▸ DIRECTIONS: When you reach the line containing "## per-layer routing" in the entries below, begin reproducing lines exactly, and stop once the line containing "1.24 | 0.331 |" is done.

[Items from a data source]
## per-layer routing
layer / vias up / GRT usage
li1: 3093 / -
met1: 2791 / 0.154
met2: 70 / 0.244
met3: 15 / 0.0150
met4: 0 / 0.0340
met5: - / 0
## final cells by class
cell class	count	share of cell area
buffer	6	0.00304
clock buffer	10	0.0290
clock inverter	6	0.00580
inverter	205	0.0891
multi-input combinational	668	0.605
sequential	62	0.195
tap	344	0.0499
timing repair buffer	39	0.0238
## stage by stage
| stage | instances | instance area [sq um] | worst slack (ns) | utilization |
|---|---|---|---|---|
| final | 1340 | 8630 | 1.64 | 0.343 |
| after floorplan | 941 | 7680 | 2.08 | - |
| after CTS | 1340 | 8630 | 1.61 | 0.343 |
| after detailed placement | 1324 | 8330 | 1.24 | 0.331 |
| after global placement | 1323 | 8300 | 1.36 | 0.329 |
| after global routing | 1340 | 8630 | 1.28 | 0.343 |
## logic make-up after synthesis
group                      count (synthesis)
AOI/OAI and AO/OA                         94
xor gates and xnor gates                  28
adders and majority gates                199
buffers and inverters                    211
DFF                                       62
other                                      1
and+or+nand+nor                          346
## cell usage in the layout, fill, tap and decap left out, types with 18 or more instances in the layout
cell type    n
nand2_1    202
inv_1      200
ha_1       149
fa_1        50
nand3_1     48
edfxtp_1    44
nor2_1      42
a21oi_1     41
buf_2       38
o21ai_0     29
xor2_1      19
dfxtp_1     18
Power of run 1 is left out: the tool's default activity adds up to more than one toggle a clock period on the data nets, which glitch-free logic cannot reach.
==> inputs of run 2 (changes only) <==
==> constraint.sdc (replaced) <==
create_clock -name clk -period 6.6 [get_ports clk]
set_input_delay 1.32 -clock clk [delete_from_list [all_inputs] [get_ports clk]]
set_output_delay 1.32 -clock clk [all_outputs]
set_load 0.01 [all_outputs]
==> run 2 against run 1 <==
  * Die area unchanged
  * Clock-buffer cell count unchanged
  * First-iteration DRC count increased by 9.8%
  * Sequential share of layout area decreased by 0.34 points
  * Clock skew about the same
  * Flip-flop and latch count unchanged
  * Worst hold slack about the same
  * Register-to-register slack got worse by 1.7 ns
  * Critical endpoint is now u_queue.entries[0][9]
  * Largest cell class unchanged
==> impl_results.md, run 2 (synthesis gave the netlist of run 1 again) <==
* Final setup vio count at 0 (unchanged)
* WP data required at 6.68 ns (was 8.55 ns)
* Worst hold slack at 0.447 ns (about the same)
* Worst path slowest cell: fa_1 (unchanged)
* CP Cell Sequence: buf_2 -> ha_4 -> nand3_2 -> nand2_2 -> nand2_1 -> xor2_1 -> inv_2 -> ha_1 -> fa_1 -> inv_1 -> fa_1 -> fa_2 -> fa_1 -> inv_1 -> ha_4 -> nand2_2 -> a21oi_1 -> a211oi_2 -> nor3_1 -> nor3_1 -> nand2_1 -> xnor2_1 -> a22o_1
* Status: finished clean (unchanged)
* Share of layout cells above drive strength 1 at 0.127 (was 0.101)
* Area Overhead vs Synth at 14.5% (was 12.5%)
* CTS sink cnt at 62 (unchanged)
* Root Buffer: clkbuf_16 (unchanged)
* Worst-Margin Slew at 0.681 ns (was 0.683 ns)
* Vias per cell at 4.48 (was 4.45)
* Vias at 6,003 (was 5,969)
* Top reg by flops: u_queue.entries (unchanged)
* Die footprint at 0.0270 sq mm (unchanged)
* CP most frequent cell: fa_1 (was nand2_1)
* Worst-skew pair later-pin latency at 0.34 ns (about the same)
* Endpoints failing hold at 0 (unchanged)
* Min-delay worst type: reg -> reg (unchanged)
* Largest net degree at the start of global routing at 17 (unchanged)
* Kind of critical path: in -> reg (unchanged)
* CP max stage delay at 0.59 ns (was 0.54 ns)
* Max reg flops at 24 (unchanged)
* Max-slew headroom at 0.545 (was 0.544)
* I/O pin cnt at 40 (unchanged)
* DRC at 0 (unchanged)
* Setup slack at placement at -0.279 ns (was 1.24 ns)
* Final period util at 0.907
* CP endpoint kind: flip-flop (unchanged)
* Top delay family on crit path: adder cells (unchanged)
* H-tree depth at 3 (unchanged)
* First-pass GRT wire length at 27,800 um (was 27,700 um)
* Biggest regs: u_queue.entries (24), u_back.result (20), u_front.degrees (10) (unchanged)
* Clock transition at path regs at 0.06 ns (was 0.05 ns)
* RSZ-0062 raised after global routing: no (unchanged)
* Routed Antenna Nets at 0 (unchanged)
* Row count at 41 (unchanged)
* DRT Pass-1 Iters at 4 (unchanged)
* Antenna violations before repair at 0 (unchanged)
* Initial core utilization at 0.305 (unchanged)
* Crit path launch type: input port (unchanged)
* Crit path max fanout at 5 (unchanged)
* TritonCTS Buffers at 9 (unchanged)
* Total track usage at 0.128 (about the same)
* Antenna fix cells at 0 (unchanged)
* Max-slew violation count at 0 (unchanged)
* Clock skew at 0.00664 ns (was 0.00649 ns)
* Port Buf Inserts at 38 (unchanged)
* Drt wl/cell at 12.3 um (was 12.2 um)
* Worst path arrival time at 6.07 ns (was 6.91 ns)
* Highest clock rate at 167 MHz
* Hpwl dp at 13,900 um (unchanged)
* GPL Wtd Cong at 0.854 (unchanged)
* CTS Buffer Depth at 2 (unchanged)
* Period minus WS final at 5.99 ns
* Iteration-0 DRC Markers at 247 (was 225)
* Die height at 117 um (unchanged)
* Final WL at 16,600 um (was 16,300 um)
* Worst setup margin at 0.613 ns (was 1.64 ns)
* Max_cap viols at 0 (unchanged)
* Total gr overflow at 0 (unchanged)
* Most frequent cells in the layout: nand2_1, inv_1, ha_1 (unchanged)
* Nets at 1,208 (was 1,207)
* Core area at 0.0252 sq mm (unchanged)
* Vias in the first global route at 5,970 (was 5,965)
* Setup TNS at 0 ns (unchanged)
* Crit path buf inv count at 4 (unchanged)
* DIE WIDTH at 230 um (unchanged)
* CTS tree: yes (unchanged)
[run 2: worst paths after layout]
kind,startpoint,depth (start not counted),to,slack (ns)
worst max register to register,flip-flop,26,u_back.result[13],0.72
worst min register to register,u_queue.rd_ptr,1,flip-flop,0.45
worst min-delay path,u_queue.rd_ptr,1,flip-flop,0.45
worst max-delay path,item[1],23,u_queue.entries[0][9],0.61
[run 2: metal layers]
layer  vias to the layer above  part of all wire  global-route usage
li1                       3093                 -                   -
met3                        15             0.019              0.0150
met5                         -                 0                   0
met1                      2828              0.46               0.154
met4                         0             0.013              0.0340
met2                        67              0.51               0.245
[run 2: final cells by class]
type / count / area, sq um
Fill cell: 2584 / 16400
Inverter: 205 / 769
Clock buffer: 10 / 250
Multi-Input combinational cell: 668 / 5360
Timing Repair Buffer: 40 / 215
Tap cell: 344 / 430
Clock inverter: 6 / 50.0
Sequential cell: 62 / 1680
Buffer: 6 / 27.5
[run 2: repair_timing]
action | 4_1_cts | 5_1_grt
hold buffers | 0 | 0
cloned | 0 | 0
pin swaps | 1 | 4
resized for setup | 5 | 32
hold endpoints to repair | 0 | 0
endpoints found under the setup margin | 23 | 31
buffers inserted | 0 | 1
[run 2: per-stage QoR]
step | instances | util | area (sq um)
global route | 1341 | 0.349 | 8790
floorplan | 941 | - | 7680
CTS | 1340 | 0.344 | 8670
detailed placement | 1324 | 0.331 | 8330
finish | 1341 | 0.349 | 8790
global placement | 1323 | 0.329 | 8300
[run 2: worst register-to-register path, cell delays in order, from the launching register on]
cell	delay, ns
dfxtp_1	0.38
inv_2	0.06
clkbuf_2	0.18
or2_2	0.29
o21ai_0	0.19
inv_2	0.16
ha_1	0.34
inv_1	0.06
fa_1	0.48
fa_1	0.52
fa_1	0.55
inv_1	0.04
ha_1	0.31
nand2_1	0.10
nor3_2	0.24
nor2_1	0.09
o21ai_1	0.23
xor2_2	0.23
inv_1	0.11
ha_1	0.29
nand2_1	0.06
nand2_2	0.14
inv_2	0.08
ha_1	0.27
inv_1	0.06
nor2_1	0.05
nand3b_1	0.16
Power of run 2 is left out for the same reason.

---

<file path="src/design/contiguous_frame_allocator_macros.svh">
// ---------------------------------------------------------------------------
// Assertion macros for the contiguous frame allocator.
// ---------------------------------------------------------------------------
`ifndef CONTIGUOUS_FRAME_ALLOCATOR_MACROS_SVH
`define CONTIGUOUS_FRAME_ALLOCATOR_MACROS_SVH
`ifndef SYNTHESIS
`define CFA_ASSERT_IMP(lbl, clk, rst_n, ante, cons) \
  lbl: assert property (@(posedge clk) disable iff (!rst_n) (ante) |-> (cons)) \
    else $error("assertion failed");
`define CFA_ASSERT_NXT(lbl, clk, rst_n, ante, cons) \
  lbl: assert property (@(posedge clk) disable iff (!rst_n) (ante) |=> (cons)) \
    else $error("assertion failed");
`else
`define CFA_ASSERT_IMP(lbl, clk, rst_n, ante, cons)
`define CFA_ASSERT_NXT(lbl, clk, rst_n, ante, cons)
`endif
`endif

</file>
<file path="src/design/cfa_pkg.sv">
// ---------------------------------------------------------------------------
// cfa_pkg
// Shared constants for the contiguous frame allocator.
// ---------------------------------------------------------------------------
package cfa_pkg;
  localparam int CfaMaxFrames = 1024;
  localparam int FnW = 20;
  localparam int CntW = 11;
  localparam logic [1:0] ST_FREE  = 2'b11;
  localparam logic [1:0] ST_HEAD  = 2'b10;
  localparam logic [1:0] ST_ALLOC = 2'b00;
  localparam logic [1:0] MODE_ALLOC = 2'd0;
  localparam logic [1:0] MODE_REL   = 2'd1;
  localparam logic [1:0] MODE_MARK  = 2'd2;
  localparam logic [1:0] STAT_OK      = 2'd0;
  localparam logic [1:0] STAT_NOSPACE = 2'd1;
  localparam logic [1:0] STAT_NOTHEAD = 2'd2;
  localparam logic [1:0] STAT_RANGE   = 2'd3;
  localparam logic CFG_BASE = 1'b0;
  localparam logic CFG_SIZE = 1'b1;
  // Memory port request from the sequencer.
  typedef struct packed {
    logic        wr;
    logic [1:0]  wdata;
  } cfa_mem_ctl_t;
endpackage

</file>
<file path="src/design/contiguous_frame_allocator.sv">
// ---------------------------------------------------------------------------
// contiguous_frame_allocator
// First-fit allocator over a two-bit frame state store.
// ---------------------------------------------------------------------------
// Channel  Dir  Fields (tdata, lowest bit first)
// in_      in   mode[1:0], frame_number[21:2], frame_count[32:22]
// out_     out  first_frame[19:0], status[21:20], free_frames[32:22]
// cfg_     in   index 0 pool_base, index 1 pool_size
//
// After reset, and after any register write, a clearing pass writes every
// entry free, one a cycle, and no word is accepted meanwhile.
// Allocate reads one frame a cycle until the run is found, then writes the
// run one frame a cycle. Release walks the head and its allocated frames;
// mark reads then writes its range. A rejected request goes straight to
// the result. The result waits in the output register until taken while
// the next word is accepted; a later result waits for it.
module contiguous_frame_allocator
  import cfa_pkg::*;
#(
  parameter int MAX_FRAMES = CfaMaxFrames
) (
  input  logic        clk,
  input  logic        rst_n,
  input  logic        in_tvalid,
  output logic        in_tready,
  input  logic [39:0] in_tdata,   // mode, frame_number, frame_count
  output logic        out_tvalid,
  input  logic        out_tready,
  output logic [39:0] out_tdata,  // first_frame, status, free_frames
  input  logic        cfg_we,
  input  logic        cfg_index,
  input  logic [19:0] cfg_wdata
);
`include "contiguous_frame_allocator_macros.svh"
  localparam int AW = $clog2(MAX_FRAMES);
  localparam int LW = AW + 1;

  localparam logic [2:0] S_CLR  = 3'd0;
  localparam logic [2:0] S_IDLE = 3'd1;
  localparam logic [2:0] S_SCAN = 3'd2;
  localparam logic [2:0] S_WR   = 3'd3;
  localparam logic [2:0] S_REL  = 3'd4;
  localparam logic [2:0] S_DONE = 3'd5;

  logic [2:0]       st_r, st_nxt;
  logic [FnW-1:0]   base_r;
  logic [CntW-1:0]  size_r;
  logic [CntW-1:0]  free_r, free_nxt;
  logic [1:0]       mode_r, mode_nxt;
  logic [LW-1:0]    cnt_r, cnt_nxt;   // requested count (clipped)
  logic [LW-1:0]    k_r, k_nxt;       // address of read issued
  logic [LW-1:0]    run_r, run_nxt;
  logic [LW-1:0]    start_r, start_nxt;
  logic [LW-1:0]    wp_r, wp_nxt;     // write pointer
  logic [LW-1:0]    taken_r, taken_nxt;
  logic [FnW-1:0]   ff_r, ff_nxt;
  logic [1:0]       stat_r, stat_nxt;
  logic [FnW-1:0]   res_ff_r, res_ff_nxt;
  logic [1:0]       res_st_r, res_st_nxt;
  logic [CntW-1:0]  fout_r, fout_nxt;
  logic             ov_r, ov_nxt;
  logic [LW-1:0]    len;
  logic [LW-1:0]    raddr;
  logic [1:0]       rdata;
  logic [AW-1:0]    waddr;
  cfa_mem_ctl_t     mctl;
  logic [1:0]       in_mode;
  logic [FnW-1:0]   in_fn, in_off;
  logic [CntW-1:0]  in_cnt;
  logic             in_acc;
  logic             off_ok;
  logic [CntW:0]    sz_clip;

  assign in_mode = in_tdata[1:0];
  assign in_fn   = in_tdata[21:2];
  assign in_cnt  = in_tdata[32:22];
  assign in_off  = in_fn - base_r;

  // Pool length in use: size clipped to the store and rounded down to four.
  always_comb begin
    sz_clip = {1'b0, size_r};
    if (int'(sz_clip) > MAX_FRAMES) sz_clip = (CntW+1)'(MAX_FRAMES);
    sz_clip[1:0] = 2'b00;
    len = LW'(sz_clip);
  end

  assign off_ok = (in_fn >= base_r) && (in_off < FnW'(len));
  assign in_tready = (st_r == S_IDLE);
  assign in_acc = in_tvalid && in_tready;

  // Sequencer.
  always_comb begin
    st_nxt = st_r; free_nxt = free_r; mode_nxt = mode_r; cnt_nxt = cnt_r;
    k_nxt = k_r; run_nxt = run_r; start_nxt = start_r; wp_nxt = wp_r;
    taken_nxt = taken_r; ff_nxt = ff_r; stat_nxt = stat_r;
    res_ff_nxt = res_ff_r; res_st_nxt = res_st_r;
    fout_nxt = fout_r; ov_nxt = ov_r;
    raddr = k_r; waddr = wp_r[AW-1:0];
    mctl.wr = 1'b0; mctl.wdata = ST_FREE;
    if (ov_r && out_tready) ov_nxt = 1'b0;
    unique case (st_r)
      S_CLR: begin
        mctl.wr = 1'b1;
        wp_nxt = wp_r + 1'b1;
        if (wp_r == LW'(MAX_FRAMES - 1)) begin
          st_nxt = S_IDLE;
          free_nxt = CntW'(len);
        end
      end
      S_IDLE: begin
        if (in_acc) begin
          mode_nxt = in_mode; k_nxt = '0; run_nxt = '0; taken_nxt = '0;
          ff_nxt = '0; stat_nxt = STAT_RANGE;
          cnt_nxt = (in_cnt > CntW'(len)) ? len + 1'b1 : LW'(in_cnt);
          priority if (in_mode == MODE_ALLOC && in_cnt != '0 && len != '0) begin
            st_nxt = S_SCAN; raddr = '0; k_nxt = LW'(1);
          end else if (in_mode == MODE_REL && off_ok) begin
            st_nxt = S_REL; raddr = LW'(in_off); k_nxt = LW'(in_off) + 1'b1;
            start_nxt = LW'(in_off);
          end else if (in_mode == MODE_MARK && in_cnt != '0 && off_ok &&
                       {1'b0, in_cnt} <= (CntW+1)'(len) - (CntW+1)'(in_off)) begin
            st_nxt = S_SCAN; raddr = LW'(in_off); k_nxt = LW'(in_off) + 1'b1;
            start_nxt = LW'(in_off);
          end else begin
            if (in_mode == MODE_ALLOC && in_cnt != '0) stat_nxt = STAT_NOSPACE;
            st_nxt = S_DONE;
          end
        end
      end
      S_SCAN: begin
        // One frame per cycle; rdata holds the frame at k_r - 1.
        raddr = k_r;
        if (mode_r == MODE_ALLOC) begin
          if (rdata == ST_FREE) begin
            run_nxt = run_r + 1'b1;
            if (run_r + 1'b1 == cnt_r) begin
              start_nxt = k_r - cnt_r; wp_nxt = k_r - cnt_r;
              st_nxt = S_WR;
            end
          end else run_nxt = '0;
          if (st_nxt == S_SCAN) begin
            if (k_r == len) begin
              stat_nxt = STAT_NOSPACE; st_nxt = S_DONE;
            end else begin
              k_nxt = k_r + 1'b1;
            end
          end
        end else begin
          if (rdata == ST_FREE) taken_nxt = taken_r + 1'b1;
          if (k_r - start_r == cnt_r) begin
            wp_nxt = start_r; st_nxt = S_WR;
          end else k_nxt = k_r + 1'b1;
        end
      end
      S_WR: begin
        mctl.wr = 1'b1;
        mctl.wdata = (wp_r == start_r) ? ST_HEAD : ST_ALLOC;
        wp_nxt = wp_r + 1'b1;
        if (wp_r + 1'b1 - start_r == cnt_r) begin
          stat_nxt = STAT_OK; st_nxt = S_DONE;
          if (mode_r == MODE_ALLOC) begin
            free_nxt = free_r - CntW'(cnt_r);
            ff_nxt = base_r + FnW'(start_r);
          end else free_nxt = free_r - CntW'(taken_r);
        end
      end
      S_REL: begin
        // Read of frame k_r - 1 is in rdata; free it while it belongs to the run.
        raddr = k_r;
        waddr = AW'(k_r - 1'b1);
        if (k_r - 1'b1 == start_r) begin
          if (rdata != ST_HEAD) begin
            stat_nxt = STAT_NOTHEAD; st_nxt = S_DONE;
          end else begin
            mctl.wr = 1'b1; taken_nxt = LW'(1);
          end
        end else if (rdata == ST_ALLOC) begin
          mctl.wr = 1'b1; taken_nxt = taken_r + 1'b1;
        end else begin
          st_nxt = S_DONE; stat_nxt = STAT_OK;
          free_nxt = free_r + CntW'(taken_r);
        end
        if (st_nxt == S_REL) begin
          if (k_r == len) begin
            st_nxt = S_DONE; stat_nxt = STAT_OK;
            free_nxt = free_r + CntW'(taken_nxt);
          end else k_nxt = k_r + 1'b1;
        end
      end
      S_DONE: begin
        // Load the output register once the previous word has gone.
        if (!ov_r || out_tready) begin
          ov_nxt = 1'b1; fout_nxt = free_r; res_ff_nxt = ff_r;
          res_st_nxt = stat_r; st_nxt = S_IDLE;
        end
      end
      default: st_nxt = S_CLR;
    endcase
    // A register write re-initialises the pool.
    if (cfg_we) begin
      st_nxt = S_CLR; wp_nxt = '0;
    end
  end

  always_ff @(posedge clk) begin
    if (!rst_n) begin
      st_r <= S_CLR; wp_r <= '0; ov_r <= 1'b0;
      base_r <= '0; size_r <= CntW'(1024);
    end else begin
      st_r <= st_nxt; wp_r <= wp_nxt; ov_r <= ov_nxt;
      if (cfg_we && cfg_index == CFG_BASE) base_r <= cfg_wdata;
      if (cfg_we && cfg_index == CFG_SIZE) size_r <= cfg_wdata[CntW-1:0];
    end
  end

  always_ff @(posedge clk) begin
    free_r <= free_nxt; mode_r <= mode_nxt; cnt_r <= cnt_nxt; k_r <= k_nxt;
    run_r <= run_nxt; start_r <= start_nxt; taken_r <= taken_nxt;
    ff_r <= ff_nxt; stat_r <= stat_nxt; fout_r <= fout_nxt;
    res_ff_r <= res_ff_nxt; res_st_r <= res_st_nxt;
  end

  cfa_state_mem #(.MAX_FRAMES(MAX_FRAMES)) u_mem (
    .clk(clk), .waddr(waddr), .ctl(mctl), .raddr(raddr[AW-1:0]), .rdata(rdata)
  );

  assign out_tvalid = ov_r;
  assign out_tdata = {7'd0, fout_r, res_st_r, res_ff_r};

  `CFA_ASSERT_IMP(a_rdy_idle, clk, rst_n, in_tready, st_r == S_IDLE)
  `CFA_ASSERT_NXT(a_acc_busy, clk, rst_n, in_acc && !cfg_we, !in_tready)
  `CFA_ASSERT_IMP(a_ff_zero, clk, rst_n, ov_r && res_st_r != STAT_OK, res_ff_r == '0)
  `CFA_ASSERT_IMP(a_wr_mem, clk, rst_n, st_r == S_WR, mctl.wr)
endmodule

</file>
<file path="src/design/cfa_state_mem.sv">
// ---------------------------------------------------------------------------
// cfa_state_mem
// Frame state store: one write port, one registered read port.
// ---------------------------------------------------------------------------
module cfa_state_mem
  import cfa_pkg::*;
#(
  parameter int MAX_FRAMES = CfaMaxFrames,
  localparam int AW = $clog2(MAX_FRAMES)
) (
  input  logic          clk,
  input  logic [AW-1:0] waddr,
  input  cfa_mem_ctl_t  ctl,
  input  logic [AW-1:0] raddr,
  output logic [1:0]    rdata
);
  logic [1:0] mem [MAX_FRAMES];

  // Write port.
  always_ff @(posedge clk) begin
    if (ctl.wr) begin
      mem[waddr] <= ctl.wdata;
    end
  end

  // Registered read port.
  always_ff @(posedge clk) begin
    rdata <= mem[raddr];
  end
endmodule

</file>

--

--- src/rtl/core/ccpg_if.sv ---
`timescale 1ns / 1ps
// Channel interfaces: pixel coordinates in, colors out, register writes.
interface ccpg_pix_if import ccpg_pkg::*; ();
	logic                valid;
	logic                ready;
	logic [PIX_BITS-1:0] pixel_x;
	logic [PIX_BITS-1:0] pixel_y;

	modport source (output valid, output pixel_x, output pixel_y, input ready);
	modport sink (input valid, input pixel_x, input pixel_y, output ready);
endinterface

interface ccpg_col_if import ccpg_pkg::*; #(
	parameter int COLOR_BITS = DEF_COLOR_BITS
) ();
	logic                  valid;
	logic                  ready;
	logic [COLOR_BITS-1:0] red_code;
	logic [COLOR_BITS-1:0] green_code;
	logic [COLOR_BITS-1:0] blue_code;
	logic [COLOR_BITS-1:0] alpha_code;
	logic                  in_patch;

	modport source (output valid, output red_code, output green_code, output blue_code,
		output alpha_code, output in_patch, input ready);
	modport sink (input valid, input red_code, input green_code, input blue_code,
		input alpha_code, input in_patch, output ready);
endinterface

▸ EXERCISE RESPONSE:
## per-layer routing
layer / vias up / GRT usage
li1: 3093 / -
met1: 2791 / 0.154
met2: 70 / 0.244
met3: 15 / 0.0150
met4: 0 / 0.0340
met5: - / 0
## final cells by class
cell class	count	share of cell area
buffer	6	0.00304
clock buffer	10	0.0290
clock inverter	6	0.00580
inverter	205	0.0891
multi-input combinational	668	0.605
sequential	62	0.195
tap	344	0.0499
timing repair buffer	39	0.0238
## stage by stage
| stage | instances | instance area [sq um] | worst slack (ns) | utilization |
|---|---|---|---|---|
| final | 1340 | 8630 | 1.64 | 0.343 |
| after floorplan | 941 | 7680 | 2.08 | - |
| after CTS | 1340 | 8630 | 1.61 | 0.343 |
| after detailed placement | 1324 | 8330 | 1.24 | 0.331 |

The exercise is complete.